ディーの日記 1583年6月5日

ページ名:ディーの日記 1583年6月5日

1583年6月5日 水曜日 午後2時頃


 エドワード ケリーは、委員会が彼を硬貨偽造の罪で逮捕しようとしているという彼の兄弟トーマスがもたらした知らせと、彼の妻がブロックレーのフリーマン婦人の家から来て、ハッセー氏が彼を詐欺師であると当局に伝えており、かなり厳しく酷い報告をしていたという知らせにより、朝の9時から現在まで心が不安定になり怒り狂っていた。そして彼の妻は今はチッピング・ノートンにある母親の家へと帰っている。これらにより、余は今の彼の大きな動揺、外的に彼に向かっている難局、内的に彼の怒り狂った短気さからの神に向かっての罵りについて考え、(神の僕として行え得るためには)余ら2人によって行われるべきという神の約束全体を思い出し、大きな憐れみを抱いた。彼が今用いているような言葉遣いは、どのようなキリスト教徒もなすべきではなく、彼が示すような復讐心も抱くべきではなく、それらは余ら2人の作業を防ぐ事になり、肉体と魂の両方で大きな危険となるであろう。そのため、(神の僕として余らが一致するために)強い決意をした者の任務として、余自身と同じように彼のためになすべき事があり、余は神を慰め、助言のための我が避難所とし、この大きな苦難、誘惑の十字路における大きな助けを求めた。
 そして、余の先に述べた目的のための大いに謙遜した祈りの後に、エドワード ケリーは声を聴いた。その間、余はこの神秘が中にある水晶玉をエドワード ケリーの傍の机に(充分に敬意を抱きつつ)置いた。

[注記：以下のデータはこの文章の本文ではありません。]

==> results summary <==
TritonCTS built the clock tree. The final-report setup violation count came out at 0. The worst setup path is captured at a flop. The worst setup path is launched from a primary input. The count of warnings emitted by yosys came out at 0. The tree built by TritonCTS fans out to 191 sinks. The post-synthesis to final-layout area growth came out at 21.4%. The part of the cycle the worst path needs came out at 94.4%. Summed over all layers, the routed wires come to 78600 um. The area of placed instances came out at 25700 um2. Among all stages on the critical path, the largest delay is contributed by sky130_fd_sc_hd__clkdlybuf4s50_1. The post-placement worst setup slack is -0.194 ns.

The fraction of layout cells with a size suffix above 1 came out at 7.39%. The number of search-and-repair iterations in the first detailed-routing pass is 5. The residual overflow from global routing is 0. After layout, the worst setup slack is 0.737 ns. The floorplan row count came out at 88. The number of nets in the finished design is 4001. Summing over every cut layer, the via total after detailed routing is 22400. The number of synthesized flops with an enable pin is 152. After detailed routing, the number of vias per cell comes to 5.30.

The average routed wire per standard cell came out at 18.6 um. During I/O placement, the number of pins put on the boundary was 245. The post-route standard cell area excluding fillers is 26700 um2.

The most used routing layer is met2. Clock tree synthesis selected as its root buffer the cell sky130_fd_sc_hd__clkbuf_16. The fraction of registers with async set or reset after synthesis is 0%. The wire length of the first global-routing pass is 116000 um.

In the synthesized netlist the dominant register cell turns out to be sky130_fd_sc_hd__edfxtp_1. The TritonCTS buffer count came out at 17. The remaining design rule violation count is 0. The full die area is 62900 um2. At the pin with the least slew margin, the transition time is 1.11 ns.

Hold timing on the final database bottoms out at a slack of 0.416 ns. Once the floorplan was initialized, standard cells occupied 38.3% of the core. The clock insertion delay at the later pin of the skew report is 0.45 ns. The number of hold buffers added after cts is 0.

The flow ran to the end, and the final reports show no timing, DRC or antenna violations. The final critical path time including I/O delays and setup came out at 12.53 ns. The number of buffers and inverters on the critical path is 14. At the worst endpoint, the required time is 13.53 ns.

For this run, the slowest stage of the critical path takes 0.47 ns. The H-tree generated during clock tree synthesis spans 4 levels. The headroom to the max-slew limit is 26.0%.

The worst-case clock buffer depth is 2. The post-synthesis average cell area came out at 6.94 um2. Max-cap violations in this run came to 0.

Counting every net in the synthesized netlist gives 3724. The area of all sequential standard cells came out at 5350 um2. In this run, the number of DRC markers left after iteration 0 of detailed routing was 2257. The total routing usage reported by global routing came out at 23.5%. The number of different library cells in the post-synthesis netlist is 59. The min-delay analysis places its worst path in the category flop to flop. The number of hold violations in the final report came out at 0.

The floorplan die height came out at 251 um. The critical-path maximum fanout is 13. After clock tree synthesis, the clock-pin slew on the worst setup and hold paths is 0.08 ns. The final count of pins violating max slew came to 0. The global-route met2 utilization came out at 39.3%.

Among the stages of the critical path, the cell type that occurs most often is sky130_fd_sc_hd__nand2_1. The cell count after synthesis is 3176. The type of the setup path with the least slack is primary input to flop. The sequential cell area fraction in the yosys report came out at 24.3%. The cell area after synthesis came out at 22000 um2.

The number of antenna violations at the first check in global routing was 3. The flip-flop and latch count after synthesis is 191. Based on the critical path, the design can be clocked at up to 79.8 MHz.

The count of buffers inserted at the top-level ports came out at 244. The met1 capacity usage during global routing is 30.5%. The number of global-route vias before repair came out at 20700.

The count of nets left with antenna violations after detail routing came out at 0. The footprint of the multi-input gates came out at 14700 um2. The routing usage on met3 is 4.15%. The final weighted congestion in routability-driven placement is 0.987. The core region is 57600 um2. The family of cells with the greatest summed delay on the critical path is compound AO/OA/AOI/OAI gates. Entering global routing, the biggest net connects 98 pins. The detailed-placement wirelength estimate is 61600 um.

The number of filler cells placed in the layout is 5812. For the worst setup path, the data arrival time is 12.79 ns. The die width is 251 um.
File: src/rtl/serial_addsub.sv
// Multi-cycle add/subtract: CHUNK bits per clock over WIDTH/CHUNK cycles, so no
// full-width carry chain is built. Registered result plus carry/borrow, overflow, zero, negative.
module serial_addsub #(
  parameter int WIDTH = 8,
  parameter int CHUNK = 2
) (
  input  logic             clk,
  input  logic             rst,
  input  logic             start,
  input  logic             sub,
  input  logic [WIDTH-1:0] A,
  input  logic [WIDTH-1:0] B,
  output logic [WIDTH-1:0] result,
  output logic             carry,
  output logic             overflow,
  output logic             zero,
  output logic             negative,
  output logic             busy,
  output logic             done,
  output logic [1:0]       state_dbg
);

  // Handshake: start is taken only while busy=0 (IDLE or DONE), and A/B/sub are captured
  // on that same edge. busy stays high for N cycles. done then pulses for one cycle, and
  // result and flags are valid from that cycle until the next done.

  localparam int N  = WIDTH / CHUNK;
  localparam int CW = (N > 1) ? $clog2(N) : 1;

  if (WIDTH < 2 || CHUNK < 1 || (WIDTH % CHUNK) != 0) begin : g_param_check
    $error("serial_addsub: WIDTH must be >= 2 and a multiple of CHUNK");
  end

  typedef enum logic [1:0] {
    IDLE = 2'd0,
    RUN  = 2'd1,
    DONE = 2'd2
  } state_t;

  state_t           state;
  logic [WIDTH-1:0] a_q;
  logic [WIDTH-1:0] b_q;
  logic [WIDTH-1:0] sr;
  logic             cy;
  logic             sub_q;
  logic [CW-1:0]    k;

  logic [CHUNK:0]       csum;
  logic [WIDTH+CHUNK-1:0] sr_cat;
  logic [WIDTH-1:0]     sr_next;
  logic                 last_chunk;
  logic                 msb_cin;

  // Operand registers shift right each cycle, so the current chunk is always the low CHUNK bits.
  always_comb begin
    csum       = {1'b0, a_q[CHUNK-1:0]} + {1'b0, b_q[CHUNK-1:0]} + {{CHUNK{1'b0}}, cy};
    sr_cat     = {csum[CHUNK-1:0], sr};
    sr_next    = sr_cat[WIDTH+CHUNK-1:CHUNK];
    last_chunk = (k == CW'(N - 1));
    // The sum bit is a ^ b ^ cin, so XOR-ing the sum bit with a and b again recovers the carry into the MSB.
    msb_cin    = a_q[CHUNK-1] ^ b_q[CHUNK-1] ^ csum[CHUNK-1];
  end

  always_ff @(posedge clk) begin
    if (rst) begin
      state    <= IDLE;
      a_q      <= '0;
      b_q      <= '0;
      sr       <= '0;
      cy       <= 1'b0;
      sub_q    <= 1'b0;
      k        <= '0;
      result   <= '0;
      carry    <= 1'b0;
      overflow <= 1'b0;
      zero     <= 1'b0;
      negative <= 1'b0;
      busy     <= 1'b0;
      done     <= 1'b0;
    end else begin
      case (state)
        IDLE, DONE: begin
          done <= 1'b0;
          if (start) begin
            a_q   <= A;
            b_q   <= B ^ {WIDTH{sub}};
            sub_q <= sub;
            cy    <= sub;
            k     <= '0;
            busy  <= 1'b1;
            state <= RUN;
          end else begin
            state <= IDLE;
          end
        end
        RUN: begin
          a_q <= a_q >> CHUNK;
          b_q <= b_q >> CHUNK;
          sr  <= sr_next;
          cy  <= csum[CHUNK];
          k   <= k + CW'(1);
          if (last_chunk) begin
            result   <= sr_next;
            carry    <= csum[CHUNK] ^ sub_q;
            overflow <= msb_cin ^ csum[CHUNK];
            zero     <= (sr_next == '0);
            negative <= sr_next[WIDTH-1];
            busy     <= 1'b0;
            done     <= 1'b1;
            state    <= DONE;
          end
        end
        default: begin
          busy  <= 1'b0;
          done  <= 1'b0;
          state <= IDLE;
        end
      endcase
    end
  end

  assign state_dbg = state;

endmodule
--- config.mk ---
export PLATFORM = sky130hd
export DESIGN_NAME = count_arbiter
export DESIGN_NICKNAME = d
export VERILOG_FILES = /design/src/rtl/count_pkg.sv /design/src/rtl/rr_pick.sv /design/src/rtl/count_arbiter.sv
export SDC_FILE = /design/constraint.sdc
export NUM_CORES = 1
export LEC_CHECK = 0
export CAP_MARGIN = 0
export CORE_ASPECT_RATIO = 1.75
export CORE_MARGIN = 2
export CORE_UTILIZATION = 35
export DETAILED_ROUTE_END_ITERATION = 6
export GPL_TIMING_DRIVEN = 1
export PLACE_DENSITY = 0.8
export SYNTH_ARGS = -nofsm -noshare
export SYNTH_HDL_FRONTEND = slang
export SYNTH_SLANG_ARGS = --single-unit
--- constraint.sdc ---
create_clock -name clk -period 2.9 [get_ports clk]
set_input_delay 0.435 -clock clk [delete_from_list [all_inputs] [get_ports clk]]
set_output_delay 0.435 -clock clk [all_outputs]
set_load 0.05 [all_outputs]
--- src/rtl/count_pkg.sv ---
// Shared types and constants for the count-unit arbiter and the count unit itself.
// Mode encodings, FSM state type and timer sizing helper.
package count_pkg;

    localparam logic [1:0] SEL_ZERO = 2'b01;
    localparam logic [1:0] SEL_ONE  = 2'b10;

    typedef enum logic [1:0] {
        IDLE,
        ISSUE,
        WAIT,
        RESP
    } state_t;

    function automatic int tmr_width(input int timeout);
        return (timeout > 1) ? $clog2(timeout) : 1;
    endfunction

    function automatic logic sel_valid(input logic [1:0] sel);
        return (sel == SEL_ZERO) || (sel == SEL_ONE);
    endfunction

endpackage

--- src/rtl/rr_pick.sv ---
// Round-robin winner search: scans from last_grant+1 upward with wrap, first
// requester found wins. Purely combinational.
module rr_pick #(
    parameter int N   = 4,
    parameter int IDW = 2
) (
    input  logic [N-1:0]   req,
    input  logic [IDW-1:0] last_grant,
    output logic [IDW-1:0] gnt_id,
    output logic           any
);

    logic [IDW-1:0] idx;

    always_comb begin
        gnt_id = '0;
        any    = 1'b0;
        idx    = '0;
        for (int k = 1; k <= N; k++) begin
            idx = IDW'((int'(last_grant) + k) % N);
            if (!any && req[idx]) begin
                any    = 1'b1;
                gnt_id = idx;
            end
        end
    end

endmodule

--- src/rtl/count_arbiter.sv ---
// Shares one count unit between N requesters: round-robin grant, single start
// pulse, wait for done edge with timeout, one-cycle response to the winner.
//
//   state | meaning
//   IDLE  | no operation; pick a winner when any req is high
//   ISSUE | one-cycle start pulse to the count unit, timer cleared
//   WAIT  | waiting for a done rising edge or timer expiry
//   RESP  | rsp_valid to winner, last_grant updated
module count_arbiter
    import count_pkg::*;
#(
    parameter int N       = 4,
    parameter int W       = 8,
    parameter int TIMEOUT = 64
) (
    input  logic           clk,
    input  logic           rst,
    input  logic [N-1:0]   req,
    input  logic [N*W-1:0] req_a_in,
    input  logic [2*N-1:0] req_sel,
    output logic [N-1:0]   rsp_valid,
    output logic [W-1:0]   rsp_cnt,
    output logic           rsp_err,
    output logic           busy,
    output logic           cnt_start,
    output logic [W-1:0]   cnt_a_in,
    output logic [1:0]     cnt_sel,
    input  logic           cnt_done,
    input  logic [W-1:0]   cnt_cntout
);

    localparam int IDW = (N > 1) ? $clog2(N) : 1;
    localparam int TW  = tmr_width(TIMEOUT);

    state_t         state;
    state_t         state_nxt;
    logic [IDW-1:0] id_q;
    logic [IDW-1:0] last_grant_q;
    logic [W-1:0]   a_q;
    logic [1:0]     sel_q;
    logic [W-1:0]   cnt_q;
    logic           err_q;
    logic [TW-1:0]  tmr_q;
    logic           done_q;

    logic [IDW-1:0] gnt_id;
    logic           any;
    logic [W-1:0]   gnt_a;
    logic [1:0]     gnt_sel;
    logic           done_edge;
    logic           tmr_expired;

    rr_pick #(
        .N   (N),
        .IDW (IDW)
    ) u_rr_pick (
        .req        (req),
        .last_grant (last_grant_q),
        .gnt_id     (gnt_id),
        .any        (any)
    );

    assign gnt_a       = req_a_in[gnt_id*W +: W];
    assign gnt_sel     = req_sel[gnt_id*2 +: 2];
    assign done_edge   = cnt_done & ~done_q;
    assign tmr_expired = (tmr_q == TW'(TIMEOUT - 1));

    always_ff @(posedge clk) begin
        if (rst) begin
            state <= IDLE;
        end else begin
            state <= state_nxt;
        end
    end

    always_comb begin
        state_nxt = state;
        case (state)
            IDLE:  if (any) state_nxt = sel_valid(gnt_sel) ? ISSUE : RESP;
            ISSUE: state_nxt = WAIT;
            WAIT:  if (done_edge || tmr_expired) state_nxt = RESP;
            RESP:  state_nxt = IDLE;
            default: state_nxt = IDLE;
        endcase
    end

    // done_q tracks cnt_done in every state so stale edges outside WAIT are absorbed.
    always_ff @(posedge clk) begin
        if (rst) begin
            id_q         <= '0;
            last_grant_q <= IDW'(N - 1);
            a_q          <= '0;
            sel_q        <= '0;
            cnt_q        <= '0;
            err_q        <= 1'b0;
            tmr_q        <= '0;
            done_q       <= 1'b0;
        end else begin
            done_q <= cnt_done;
            case (state)
                IDLE: begin
                    if (any) begin
                        id_q  <= gnt_id;
                        a_q   <= gnt_a;
                        sel_q <= gnt_sel;
                        cnt_q <= '0;
                        err_q <= !sel_valid(gnt_sel);
                    end
                end
                ISSUE: tmr_q <= '0;
                WAIT: begin
                    if (done_edge) begin
                        cnt_q <= cnt_cntout;
                        err_q <= 1'b0;
                    end else if (tmr_expired) begin
                        cnt_q <= '0;
                        err_q <= 1'b1;
                    end else begin
                        tmr_q <= tmr_q + TW'(1);
                    end
                end
                RESP: last_grant_q <= id_q;
                default: ;
            endcase
        end
    end

    assign busy      = (state != IDLE);
    assign cnt_start = (state == ISSUE);
    assign cnt_a_in  = a_q;
    assign cnt_sel   = sel_q;
    assign rsp_valid = (state == RESP) ? (N'(1) << id_q) : '0;
    assign rsp_cnt   = (state == RESP) ? cnt_q : '0;
    assign rsp_err   = (state == RESP) && err_q;

endmodule

Word-level counts from Yosys, hierarchy flattened
Cells that the tools add are included.
{ "word_totals": {"register_bits": 32, "latch_bits": 0, "ram_bits": 0, "mem_bits_ro": 0, "inputBits": 55, "output_inout_bits": 25, "elab_cells": 85, "memories": 0} }
{ "op_classes": {"add_sub_neg": 5, "multipliers": 0, "div": 0, "magnitude_cmp": 4, "eq_ne": 11, "shifts": 3, "muxes": 33, "bitwise": 2, "reduce_logical": 18} }
{ "ops": {"columns": ["cell", "n"], "rows": [
  ["two-way mux 8 bit", 4],
  ["indexed part select 32 x 6 -> 8 bit", 1],
  ["one-hot mux 8 bit (2 select lines)", 1],
  ["two-way mux 2 bit", 7],
  ["< comparator 2 x 3 -> 1 bit, second input constant", 4],
  ["two-way mux 6 bit", 2],
  ["one-hot mux 6 bit (2 select lines)", 1],
  ["two-way mux 1 bit", 11],
  ["binary-select mux 1 bit (select 2 bit)", 4],
  ["inequality test 2 bit, second input constant", 4],
  ["one-hot mux 2 bit (4 select lines)", 1],
  ["indexed part select 8 x 4 -> 2 bit", 1],
  ["adder 6 x 1 -> 6 bit, second input constant", 1],
  ["equality test 2 bit, second input constant", 3],
  ["equality test 6 bit, second input constant", 1],
  ["AND reduction 3 bit", 2],
  ["nonzero test 2 bit", 3],
  ["adder 2 x 1 -> 2 bit, second input constant", 2],
  ["adder 2 bit, second input constant", 2],
  ["equality test 2 x 1 -> 1 bit, second input constant", 2],
  ["logical AND 1 bit", 4],
  ["zero test 1 bit", 4],
  ["two-way mux 4 bit", 1],
  ["AND reduction 2 bit", 2],
  ["7 further kinds", 8]
]} }

Longest topological paths before layout
{ "logic_depth": {"word_depth": 19, "ltp_mapped": 8, "ltp_nobuf": 8} }

By module
A second synthesis with hierarchy kept.
{ "unflattened": {"hier_cells": 218, "hier_area_um2": 1879.3} }
{ "by_module_without_submodules": {"columns": ["mod", "n_inst", "cells_per_inst", "area_each_um2", "seq_area_each_um2"], "rows": [
  ["count_arbiter", 1, 204, 1788.0, 640.6],
  ["rr_pick", 1, 14, 91.3, 0.0]
]} }

Least setup slack after synthesis
OpenSTA, ideal clock, no wires.
{ "synth_timing": {"path_kind": "flip-flop to output port", "startpoint": "register state[0]", "endpoint": "output port rsp_valid[2]", "arrival_ns": 1.768, "t_required_ns": 2.465, "setup_slack_ns": 0.697, "path_stages_with_launch": 4, "path_buffers": 0, "path_cell_list": "dfxtp_1 ha_1 inv_1 nor3b_1"} }
{ "synth_between": {"elab_chain_cells": 2} }
{ "synth_lines": {"columns": ["element", "line", "text"], "rows": [
  ["start: declaration", "count_arbiter.sv:35", "state_t state;"],
  ["start signal: assignment", "count_arbiter.sv:72", "state <= state_nxt;"],
  ["equality test 2 bit", "count_arbiter.sv:132", "assign rsp_valid = (state == RESP) ? (N'(1) << id_q) : '0;"],
  ["two-way mux 4 bit", "count_arbiter.sv:132", null],
  ["end: declaration", "count_arbiter.sv:21", "output logic [N-1:0] rsp_valid,"]
]} }
No other way between the ends.

Final worst setup path
Same ends and word-level chain as after synthesis.

==> impl_metrics.json <==
{
  "die_area_sq_mm": 0.00589,
  "design_area_sq_mm": 0.00279,
  "syn_area_sq_mm": 0.00184,
  "grt_pass1_vias": 1880,
  "cts_tree": "yes",
  "max_freq_ghz": 0.372,
  "die_width_um": 58.9,
  "async_flop_share_pct": 0,
  "crit_required_ns": 2.47,
  "syn_nets": 280,
  "first_iter_violations": 57,
  "io_pins": 80,
  "endpoint": "rsp_valid[2]",
  "synth_enable_flop_cells": 0,
  "end_kind": "output port",
  "cts_resized": 0,
  "drv_slew": 0,
  "viasPerCell": 5.17,
  "violations": "DRC",
  "synth-seq-cells": 32,
  "synth-seq-area-share_pct": 34.7,
  "cp_cell_sequence": "ha_1 > inv_1 > nor3b_1 > clkdlybuf4s50_1",
  "rsz0062_at_grt": "false",
  "drc_errors": 3,
  "cts.sinks": 32,
  "fp-row-count": 35,
  "power_density_mw_per_mm2": 706,
  "synth_top_area_share_pct": 34.7,
  "relSlewSlack_pct": 46.0,
  "placed_area_sq_mm": 0.00268,
  "synthCells": 219,
  "final_core_util_pct": 54.0,
  "start_util_pct": 35.7,
  "routedWlPerCell_um": 12.9,
  "slowest_delay_ns": 0.83,
  "ir_drop_uv": 384,
  "wirelength_um": 4580,
  "numPortBuffers": 79,
  "swShare_pct": 41.7,
  "insertion_delay_ns": 0.29,
  "hold_viol": 0,
  "place_hpwl_um": 3690,
  "crit_type": "flop to output port",
  "timing.final.ws_setup_ns": 0.210,
  "antenna_found_initial": 0,
  "synth.most_common_cell": "nand2_1",
  "ant_nets": 0,
  "drive_above_1_share_pct": 8.67,
  "grt_max_degree": 18,
  "clockPowerShare_pct": 21.9,
  "ys.flop_type": "dfxtp_1",
  "p_int_mw": 1.15,
  "globalplace.congestion": 0.689,
  "ctsHoldBuffers": 0,
  "synth_warnings": 0,
  "cts_setup_buffers": 0,
  "drt-pass1-iter-count": 7,
  "grt_usage_pct": 17.5,
  "cellLeakagePower_nw": 1.03,
  "h-tree-depth": 2,
  "reg2reg_slack_ns": 0.92,
  "hp-class": "flop to flop",
  "dieHeight_um": 100,
  "fin_hold_ws_ns": 0.446,
  "antennaDiodeCount": 0,
  "cts_buffers": 5,
  "skew_ns": 0.00265,
  "r2r_end": "cnt_a_in[0]",
  "finalSetupViolations": 0,
  "reg2reg_depth": 6,
  "seqPwrFrac_pct": 29.2,
  "rr_startpoint": "last_grant_q[1]",
  "synth_commonest_cells": "nand2_1 (38), dfxtp_1 (32), a21oi_1 (24)",
  "crit_path_max_fanout": 14,
  "power.switching_uw": 822,
  "worst_pin_slew_ns": 0.807,
  "slowest_stage": "clkdlybuf4s50_1",
  "core-area_sq_mm": 0.00517,
  "placed_cells": 347,
  "vias": 1835,
  "grt_first_pass_wirelength_um": 8010,
  "fin_tns_setup_ns": 0,
  "syn_to_final_growth_pct": 51.4,
  "crit_arrival_ns": 2.25,
  "overflow": 0,
  "combPwrFrac_pct": 48.9,
  "root_buffer": "clkbuf_8",
  "startpoint_type": "flop",
  "period_share_pct": 92.7,
  "fin_crit_ns": 2.69,
  "clkTransAtPathRegs_ns": 0.07,
  "cts_buffer_depth": 2,
  "final_cells": 355,
  "synth_area_leaders": "dfxtp_1 (35%), mux2i_1 (8.7%), nand2_1 (7.7%)",
  "synth.distinct_cells": 39,
  "worstSetupStartpoint": "state[0]",
  "drv_cap": 0,
  "dp_slack_ns": 0.394,
  "total_power_mw": 1.97,
  "avgSynthCellArea_sq_um": 8.42,
  "final_nets": 360,
  "status": "finished with violations",
  "synth_largest_area_cell": "dfxtp_1"
}
==> cells by family after synthesis <==
kind of cell | share of synthesized area, %
and+or+nand+nor | 23.7
AOI/OAI and AO/OA | 17.8
DFF | 34.7
muxes | 13.6
buffers and inverters | 4.14
adders and majority gates | 4.07
xor gates and xnor gates | 1.90
==> worst min path at each step <==
| stage | endpoint | slack (ns) | cells past startpoint | from |
|---|---|---|---|---|
| after global routing | cnt_q[2] | 0.48 | 2 | cnt_q[2] |
| after global placement | cnt_q[5] | 0.43 | 2 | cnt_q[5] |
| final | cnt_q[2] | 0.45 | 2 | cnt_q[2] |
| after detailed placement | cnt_q[2] | 0.44 | 2 | cnt_q[2] |
| after CTS | cnt_q[2] | 0.45 | 2 | cnt_q[2] |
| after floorplan | cnt_q[0] | 0.43 | 2 | cnt_q[0] |
==> cells in the final DEF (no fill, tap or decap), types with 3 or more instances in the layout <==
| cell | synthesis | final |
|---|---|---|
| nand2_1 | 38 | 38 |
| inv_1 | 6 | 6 |
| clkdlybuf4s50_1 | 0 | 79 |
| nor2_1 | 12 | 12 |
| a21oi_1 | 24 | 24 |
| nor2b_1 | 3 | 3 |
| mux2_2 | 8 | 8 |
| o211ai_1 | 9 | 9 |
| xor2_1 | 3 | 3 |
| nand3_1 | 10 | 10 |
| nand3b_1 | 3 | 3 |
| clkbuf_8 | 0 | 5 |
| nand2b_1 | 4 | 4 |
| buf_4 | 0 | 4 |
| and2_1 | 9 | 9 |
| mux2i_1 | 16 | 16 |
| ha_1 | 6 | 6 |
| dfxtp_1 | 32 | 32 |
==> power by group through the flow <==
stage	Sequential [mW]	Combinational (mW)	Clock, mW
after floorplan	0.717	0.551	0
after global placement	0.582	0.955	0
after detailed placement	0.586	0.971	0
after CTS	0.576	0.974	0.446
after global routing	0.585	1.05	0.463
final	0.576	0.964	0.432
==> critical path, delay by kind of cell (launching register included) <==
family                     cells  cell delay (ns)
and+or+nand+nor                1             0.21
adders and majority gates      1             0.41
buffers and inverters          2             0.97
DFF                            1             0.36
==> routing by layer <==
layer	share of wire, %	GRT usage, %	vias to the layer above
li1	-	-	926
met2	57	33.8	66
met1	34	16.1	833
met3	6.2	4.25	10
met5	0	0	-
met4	3.1	8.39	0
==> layout make-up <==
cell class | count | area [sq um]
clock buffers | 5 | 68.8
fillers | 479 | 2380
clock inverters | 3 | 42.5
repair buffers | 83 | 821
inverters | 6 | 22.5
multi-input cells | 171 | 1130
flip-flops and latches | 32 | 641
well taps | 55 | 68.8
==> sequential cells by signal, summed over array words and instances (netlist names) <==
signal        flops
tmr_q             6
cnt_q             8
id_q              2
done_q            1
cnt_sel           2
err_q             1
last_grant_q      2
state             2
cnt_a_in          8
Note: power is estimated with default switching activity, not from simulation.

声「光の娘らに、その衣を取るようにさせよ。彼女らのその秘密の部屋を開くようにさせよ。人の声が述べたようにである。
 汝自身を神に示せ。汝が既に約束された事を真に行え。汝の衣服を共に集めよ。病んだ者らには助けが必要だからだ。汝らは憐れみの子らであり、憐れみの腰に住む。我が述べたように、汝はそうである。そして我は述べるように、我が決意は沈む事は無い。もっとも人の子らには、我が決意は未決定であろう*1
 汝らの衣を集めよ。害毒は熟し、悪虫が百合の中へと齧って侵入しようとしているからだ。
 彼は述べている。我に彼らに示させよ。彼らは義人では無いからだ。真に我に彼らに触れさせよ。彼らは不義だからである。我は彼に力を与えたが、広める事はさせなかった。我は彼に武器を与えたが、それらは鋭くは無い。彼の指は汚されるが、まだ損なわれてはいない。我は彼に夜へと割り当てて、その言葉の前に終わりを付けているからだ。その理由はやがて知られよう。ゆえに我は彼の口を引き伸ばしている」
ケリー「私は水晶玉の近くに、人々が土塀へ向かって叩いているような大きな声を聴きました。ドンドン打ったり、引きずったり、散りばめたりといった感じです」
声「起き上がれ、真に。我は彼らの嘲りに対して復讐するからである。真に彼らは乳児である」


 長い沈黙と停止の後に、テーブルの上に(サーセネット産のシルクの縁の外側に)女のような者が現れた。彼女は赤い衣を着て、その上からはアイルランドのマントルのような白い外套を着ていた。そして頭には花冠のような緑色の丸いものと、その下には小冠をかぶっていたが、それらははっきりと見分ける事が出来なかった。彼女の胸には1つの白い宝石があり、その背中には別の宝石があった。両方の宝石は十字架の中央に置かれていた。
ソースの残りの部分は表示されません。